## Task instructions
Exactly the lines starting at the line containing "- DR WL/cell: 20.0 microns (was 20.3 microns)" and ending at the line containing "- Commonest non-fill, non-tap cells" are to be written out from the listing below, both included.

## Extracted entries
*** Begin section ***

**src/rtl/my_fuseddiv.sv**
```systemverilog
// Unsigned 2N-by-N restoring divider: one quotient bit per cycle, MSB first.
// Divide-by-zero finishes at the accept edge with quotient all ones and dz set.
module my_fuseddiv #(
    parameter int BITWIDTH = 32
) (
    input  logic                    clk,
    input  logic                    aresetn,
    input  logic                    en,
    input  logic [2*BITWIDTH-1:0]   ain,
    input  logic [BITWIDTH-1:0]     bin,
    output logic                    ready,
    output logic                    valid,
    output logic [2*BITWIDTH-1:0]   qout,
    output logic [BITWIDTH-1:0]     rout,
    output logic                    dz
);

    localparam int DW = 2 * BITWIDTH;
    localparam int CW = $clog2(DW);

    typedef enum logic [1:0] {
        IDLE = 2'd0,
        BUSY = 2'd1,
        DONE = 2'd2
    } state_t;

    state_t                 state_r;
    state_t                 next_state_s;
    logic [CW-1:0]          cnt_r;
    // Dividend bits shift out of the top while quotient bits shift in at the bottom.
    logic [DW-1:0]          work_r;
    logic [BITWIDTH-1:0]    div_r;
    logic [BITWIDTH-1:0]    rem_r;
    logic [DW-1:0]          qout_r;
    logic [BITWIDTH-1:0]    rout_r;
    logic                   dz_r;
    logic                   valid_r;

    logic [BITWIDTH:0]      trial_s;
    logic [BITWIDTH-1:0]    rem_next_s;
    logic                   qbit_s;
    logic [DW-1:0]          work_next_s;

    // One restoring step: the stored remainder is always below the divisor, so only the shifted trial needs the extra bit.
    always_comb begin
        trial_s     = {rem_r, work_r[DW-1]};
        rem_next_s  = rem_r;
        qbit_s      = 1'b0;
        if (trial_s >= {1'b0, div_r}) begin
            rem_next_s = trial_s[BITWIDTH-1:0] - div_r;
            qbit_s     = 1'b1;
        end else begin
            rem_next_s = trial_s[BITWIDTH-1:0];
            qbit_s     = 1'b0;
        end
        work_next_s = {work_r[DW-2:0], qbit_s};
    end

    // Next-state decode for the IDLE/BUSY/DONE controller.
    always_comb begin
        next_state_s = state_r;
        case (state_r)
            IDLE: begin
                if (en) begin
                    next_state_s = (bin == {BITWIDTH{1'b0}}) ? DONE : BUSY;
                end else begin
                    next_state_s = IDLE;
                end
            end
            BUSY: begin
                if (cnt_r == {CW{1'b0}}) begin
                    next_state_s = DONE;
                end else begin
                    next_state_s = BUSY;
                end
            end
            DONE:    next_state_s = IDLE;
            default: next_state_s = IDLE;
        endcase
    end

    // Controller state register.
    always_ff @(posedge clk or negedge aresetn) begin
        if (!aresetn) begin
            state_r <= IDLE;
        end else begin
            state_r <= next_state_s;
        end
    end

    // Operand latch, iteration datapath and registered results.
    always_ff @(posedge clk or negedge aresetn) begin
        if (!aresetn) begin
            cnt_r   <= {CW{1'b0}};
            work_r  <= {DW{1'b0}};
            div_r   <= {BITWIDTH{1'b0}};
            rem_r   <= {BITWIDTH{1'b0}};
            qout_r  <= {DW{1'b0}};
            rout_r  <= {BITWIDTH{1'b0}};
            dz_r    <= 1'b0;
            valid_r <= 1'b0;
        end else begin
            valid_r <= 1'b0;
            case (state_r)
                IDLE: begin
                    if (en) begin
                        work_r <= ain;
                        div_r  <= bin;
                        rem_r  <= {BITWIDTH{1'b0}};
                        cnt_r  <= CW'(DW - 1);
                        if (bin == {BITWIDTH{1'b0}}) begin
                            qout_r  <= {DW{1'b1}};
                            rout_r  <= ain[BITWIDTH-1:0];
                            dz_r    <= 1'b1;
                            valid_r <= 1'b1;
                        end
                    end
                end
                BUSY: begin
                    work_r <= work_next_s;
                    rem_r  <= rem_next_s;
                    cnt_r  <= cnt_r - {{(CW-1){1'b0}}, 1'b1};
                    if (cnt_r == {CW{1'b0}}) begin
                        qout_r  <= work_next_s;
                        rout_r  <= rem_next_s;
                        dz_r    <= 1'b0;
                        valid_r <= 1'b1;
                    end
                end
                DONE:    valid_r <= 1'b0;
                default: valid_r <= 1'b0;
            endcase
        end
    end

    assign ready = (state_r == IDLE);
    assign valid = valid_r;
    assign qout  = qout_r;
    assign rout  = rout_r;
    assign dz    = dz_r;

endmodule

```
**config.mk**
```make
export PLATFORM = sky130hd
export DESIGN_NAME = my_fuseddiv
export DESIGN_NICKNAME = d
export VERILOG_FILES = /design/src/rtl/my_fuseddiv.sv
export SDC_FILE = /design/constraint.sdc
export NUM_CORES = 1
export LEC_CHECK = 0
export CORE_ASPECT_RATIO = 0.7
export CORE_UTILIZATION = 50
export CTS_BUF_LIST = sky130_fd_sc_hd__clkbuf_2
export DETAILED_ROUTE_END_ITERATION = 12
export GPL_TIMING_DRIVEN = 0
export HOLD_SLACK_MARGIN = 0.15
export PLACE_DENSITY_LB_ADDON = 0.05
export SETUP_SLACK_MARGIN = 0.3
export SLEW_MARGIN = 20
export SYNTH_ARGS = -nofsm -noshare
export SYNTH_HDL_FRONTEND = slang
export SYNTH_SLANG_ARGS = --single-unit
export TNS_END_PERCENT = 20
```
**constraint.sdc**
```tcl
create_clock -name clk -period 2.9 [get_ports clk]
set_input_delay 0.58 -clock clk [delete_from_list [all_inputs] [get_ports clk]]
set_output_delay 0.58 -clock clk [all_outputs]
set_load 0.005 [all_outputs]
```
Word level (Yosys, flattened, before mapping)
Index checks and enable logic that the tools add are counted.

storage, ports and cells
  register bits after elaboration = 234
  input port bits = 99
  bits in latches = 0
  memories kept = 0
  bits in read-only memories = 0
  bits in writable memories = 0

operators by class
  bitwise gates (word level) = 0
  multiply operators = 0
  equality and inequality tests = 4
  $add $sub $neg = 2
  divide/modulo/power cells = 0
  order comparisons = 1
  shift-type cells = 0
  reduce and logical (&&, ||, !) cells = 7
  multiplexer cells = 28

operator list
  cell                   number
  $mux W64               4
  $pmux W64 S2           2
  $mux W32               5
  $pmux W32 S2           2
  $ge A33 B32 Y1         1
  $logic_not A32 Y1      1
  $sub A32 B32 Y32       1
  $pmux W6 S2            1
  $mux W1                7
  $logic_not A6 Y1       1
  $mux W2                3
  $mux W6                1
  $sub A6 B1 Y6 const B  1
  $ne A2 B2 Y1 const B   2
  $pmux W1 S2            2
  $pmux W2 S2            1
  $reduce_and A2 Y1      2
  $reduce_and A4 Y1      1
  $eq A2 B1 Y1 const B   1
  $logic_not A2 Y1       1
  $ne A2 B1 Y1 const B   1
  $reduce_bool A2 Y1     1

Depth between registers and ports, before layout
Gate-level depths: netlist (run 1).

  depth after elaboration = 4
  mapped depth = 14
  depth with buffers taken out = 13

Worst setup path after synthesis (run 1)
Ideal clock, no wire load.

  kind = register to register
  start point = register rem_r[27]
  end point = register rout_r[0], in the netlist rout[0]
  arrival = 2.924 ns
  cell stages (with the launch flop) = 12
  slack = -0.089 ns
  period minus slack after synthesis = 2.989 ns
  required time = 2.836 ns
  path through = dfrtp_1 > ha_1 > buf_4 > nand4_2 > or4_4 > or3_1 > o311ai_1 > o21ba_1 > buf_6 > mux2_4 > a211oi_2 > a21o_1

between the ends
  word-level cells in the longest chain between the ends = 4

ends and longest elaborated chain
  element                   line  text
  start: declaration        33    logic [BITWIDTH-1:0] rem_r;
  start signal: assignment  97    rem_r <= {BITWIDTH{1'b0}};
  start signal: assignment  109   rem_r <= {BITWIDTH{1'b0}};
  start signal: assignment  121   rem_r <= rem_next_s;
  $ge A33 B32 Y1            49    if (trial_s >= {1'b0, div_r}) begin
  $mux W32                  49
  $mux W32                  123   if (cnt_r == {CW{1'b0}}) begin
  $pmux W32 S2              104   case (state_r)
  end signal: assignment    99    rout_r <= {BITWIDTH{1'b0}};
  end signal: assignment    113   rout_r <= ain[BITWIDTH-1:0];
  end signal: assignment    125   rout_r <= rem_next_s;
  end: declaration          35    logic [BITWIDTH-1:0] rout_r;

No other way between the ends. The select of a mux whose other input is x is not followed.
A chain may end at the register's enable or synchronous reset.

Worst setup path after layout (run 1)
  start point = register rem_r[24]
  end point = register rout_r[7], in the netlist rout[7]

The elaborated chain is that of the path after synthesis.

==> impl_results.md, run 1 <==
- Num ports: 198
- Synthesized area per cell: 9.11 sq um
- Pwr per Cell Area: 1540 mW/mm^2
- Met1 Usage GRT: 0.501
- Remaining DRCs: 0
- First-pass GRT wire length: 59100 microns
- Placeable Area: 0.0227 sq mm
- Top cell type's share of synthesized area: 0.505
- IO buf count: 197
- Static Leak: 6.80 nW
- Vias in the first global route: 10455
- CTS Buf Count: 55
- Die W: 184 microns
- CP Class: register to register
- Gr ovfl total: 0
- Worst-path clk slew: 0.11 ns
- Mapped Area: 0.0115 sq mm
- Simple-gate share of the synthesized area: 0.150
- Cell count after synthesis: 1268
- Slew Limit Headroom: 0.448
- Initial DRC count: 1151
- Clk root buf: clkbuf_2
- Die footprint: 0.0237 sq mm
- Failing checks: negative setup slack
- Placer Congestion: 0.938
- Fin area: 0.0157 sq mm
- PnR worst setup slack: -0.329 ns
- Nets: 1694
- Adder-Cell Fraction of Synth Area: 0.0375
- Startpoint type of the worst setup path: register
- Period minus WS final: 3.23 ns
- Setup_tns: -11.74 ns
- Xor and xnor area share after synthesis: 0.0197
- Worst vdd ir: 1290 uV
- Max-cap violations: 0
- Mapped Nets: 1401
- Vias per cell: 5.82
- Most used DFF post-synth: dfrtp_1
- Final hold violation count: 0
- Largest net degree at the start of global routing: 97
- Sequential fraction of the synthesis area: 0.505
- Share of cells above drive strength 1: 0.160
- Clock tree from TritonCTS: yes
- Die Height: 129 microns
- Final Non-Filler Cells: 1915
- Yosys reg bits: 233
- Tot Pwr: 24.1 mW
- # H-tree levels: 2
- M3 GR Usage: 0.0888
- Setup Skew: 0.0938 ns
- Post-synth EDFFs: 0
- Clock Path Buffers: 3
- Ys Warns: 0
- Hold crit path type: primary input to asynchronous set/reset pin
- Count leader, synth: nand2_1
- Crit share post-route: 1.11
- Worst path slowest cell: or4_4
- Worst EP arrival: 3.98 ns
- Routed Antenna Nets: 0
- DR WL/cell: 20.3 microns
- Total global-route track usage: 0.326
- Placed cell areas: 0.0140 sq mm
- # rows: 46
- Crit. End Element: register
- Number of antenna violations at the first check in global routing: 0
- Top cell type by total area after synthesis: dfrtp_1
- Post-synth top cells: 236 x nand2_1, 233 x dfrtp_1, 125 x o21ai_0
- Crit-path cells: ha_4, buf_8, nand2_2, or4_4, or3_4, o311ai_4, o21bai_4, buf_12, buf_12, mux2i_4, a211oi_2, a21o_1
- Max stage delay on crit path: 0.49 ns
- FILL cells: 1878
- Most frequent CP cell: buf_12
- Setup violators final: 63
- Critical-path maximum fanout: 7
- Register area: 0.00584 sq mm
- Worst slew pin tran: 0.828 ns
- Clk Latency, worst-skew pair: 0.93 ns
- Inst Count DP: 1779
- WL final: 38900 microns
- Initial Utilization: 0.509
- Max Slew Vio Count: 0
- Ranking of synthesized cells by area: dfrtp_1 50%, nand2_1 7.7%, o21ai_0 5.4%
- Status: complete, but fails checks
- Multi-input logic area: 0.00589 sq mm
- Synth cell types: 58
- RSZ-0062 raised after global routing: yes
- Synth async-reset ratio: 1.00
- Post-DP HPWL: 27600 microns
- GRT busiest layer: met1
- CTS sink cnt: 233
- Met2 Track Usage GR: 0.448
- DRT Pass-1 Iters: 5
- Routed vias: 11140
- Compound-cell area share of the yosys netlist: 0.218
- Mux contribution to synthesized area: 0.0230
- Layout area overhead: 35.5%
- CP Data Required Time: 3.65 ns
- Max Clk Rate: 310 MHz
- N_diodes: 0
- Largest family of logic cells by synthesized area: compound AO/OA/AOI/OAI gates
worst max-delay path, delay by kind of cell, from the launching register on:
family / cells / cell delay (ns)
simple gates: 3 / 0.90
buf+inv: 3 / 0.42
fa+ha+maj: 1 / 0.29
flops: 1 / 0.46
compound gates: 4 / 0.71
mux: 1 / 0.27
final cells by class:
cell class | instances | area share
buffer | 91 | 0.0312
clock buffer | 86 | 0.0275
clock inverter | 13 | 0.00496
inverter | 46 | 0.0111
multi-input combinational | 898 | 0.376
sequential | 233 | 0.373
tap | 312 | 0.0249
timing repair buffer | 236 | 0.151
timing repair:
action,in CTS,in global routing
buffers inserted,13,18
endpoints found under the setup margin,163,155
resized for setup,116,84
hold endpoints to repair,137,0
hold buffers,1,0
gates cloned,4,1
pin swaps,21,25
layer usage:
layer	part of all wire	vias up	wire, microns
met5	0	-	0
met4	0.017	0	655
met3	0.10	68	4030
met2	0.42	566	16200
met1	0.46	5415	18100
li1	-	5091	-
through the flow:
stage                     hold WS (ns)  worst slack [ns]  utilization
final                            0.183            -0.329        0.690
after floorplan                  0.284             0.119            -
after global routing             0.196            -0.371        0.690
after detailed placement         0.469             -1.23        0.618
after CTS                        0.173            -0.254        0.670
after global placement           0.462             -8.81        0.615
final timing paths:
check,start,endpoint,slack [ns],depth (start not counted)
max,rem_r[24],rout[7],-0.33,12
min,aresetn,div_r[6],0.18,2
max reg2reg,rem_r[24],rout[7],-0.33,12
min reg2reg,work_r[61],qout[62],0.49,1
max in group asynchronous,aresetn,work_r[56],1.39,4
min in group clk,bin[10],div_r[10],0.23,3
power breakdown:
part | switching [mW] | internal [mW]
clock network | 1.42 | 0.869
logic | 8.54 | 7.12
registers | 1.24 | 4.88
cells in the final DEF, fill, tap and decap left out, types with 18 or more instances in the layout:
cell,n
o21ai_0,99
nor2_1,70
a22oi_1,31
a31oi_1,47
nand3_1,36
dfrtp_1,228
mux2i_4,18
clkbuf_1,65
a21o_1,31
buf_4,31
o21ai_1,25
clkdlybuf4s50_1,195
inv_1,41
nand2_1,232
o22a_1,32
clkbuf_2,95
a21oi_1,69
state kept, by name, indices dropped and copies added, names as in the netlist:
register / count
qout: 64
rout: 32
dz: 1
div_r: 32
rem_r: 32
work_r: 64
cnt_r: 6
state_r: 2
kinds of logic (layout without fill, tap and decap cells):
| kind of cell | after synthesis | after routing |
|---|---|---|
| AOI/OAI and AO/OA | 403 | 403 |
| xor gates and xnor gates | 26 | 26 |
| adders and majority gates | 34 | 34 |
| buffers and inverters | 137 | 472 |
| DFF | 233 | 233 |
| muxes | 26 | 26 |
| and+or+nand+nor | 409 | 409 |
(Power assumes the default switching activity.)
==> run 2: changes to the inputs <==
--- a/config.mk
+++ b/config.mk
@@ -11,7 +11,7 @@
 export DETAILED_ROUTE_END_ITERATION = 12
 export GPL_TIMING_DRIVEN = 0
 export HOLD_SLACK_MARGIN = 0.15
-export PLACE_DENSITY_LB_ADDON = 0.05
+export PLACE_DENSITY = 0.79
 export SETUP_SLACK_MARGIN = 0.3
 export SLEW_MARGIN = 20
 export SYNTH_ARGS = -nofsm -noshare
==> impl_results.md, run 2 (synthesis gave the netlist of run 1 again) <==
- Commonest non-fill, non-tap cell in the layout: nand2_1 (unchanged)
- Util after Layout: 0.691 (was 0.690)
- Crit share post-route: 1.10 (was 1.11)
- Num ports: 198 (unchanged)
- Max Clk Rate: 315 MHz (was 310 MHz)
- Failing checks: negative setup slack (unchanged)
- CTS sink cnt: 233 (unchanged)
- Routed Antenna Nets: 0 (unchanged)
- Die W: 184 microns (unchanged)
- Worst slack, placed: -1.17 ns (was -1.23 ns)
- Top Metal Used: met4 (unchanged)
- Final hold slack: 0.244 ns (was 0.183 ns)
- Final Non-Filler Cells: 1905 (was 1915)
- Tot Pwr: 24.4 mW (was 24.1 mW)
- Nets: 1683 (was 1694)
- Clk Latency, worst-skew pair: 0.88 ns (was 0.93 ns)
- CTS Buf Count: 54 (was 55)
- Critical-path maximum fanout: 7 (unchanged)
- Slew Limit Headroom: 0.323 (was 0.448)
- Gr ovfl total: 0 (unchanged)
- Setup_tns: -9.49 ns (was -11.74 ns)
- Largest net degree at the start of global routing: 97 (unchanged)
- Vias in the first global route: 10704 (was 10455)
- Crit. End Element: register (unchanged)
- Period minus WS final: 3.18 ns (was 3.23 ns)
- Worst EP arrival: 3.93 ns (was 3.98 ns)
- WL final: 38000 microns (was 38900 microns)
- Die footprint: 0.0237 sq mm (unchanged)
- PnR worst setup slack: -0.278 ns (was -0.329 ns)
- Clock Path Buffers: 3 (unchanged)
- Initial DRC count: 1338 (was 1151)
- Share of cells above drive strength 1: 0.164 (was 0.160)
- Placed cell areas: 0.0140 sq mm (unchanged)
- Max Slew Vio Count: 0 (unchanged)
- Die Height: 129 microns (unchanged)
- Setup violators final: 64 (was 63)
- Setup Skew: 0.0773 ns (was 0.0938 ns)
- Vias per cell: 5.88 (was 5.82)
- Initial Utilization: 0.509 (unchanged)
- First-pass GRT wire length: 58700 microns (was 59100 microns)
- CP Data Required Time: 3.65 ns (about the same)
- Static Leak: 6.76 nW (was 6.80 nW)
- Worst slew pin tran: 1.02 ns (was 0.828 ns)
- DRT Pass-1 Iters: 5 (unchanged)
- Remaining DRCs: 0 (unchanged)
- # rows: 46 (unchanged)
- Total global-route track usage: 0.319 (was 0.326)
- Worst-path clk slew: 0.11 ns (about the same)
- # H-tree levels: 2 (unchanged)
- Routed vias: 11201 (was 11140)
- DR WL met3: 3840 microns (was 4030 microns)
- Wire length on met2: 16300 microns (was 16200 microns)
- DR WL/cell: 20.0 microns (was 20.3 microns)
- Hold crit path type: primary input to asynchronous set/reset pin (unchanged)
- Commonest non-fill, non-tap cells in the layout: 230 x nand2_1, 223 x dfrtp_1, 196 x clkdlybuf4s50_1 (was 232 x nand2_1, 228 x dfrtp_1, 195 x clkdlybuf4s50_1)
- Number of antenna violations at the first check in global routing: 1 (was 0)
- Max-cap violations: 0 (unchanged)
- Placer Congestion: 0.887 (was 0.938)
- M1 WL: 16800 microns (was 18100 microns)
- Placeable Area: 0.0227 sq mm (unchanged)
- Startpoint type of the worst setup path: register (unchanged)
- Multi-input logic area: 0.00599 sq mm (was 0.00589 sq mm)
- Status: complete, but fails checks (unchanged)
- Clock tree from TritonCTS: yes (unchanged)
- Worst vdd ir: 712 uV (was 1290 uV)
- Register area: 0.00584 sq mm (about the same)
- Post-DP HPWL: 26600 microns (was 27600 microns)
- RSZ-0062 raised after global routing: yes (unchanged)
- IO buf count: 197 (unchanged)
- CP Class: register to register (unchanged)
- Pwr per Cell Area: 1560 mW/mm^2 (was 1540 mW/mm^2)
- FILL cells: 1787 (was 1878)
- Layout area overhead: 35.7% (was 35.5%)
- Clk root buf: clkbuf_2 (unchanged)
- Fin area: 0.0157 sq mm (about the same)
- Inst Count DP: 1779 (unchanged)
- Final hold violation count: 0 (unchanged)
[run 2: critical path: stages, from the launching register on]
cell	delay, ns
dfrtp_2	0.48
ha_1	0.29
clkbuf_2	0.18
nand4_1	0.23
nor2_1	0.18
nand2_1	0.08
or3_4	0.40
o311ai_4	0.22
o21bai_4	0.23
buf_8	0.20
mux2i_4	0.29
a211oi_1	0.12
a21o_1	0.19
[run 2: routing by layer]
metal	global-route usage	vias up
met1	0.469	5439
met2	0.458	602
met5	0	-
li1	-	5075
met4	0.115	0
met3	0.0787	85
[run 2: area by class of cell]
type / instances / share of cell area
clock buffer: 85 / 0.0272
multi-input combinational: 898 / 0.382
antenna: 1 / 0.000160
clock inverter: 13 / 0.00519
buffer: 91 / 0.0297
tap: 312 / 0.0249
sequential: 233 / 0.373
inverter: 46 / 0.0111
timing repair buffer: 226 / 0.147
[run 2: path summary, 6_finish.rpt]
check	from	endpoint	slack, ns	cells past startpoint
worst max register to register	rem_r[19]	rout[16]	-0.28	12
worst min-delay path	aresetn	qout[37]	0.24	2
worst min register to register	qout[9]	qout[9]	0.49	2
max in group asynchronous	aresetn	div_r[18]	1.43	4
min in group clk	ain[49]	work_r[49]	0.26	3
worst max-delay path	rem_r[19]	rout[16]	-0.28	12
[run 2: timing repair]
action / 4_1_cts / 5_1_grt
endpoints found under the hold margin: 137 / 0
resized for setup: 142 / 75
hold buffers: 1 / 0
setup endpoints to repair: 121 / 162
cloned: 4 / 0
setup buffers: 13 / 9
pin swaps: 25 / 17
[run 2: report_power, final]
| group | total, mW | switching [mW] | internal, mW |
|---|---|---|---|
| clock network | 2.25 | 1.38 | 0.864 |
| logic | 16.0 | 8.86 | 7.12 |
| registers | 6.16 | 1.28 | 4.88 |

*** End section ***

## Your response
- DR WL/cell: 20.0 microns (was 20.3 microns)
- Hold crit path type: primary input to asynchronous set/reset pin (unchanged)
- Commonest non-fill, non-tap cells in the layout: 230 x nand2_1, 223 x dfrtp_1, 196 x clkdlybuf4s50_1 (was 232 x nand2_1, 228 x dfrtp_1, 195 x clkdlybuf4s50_1)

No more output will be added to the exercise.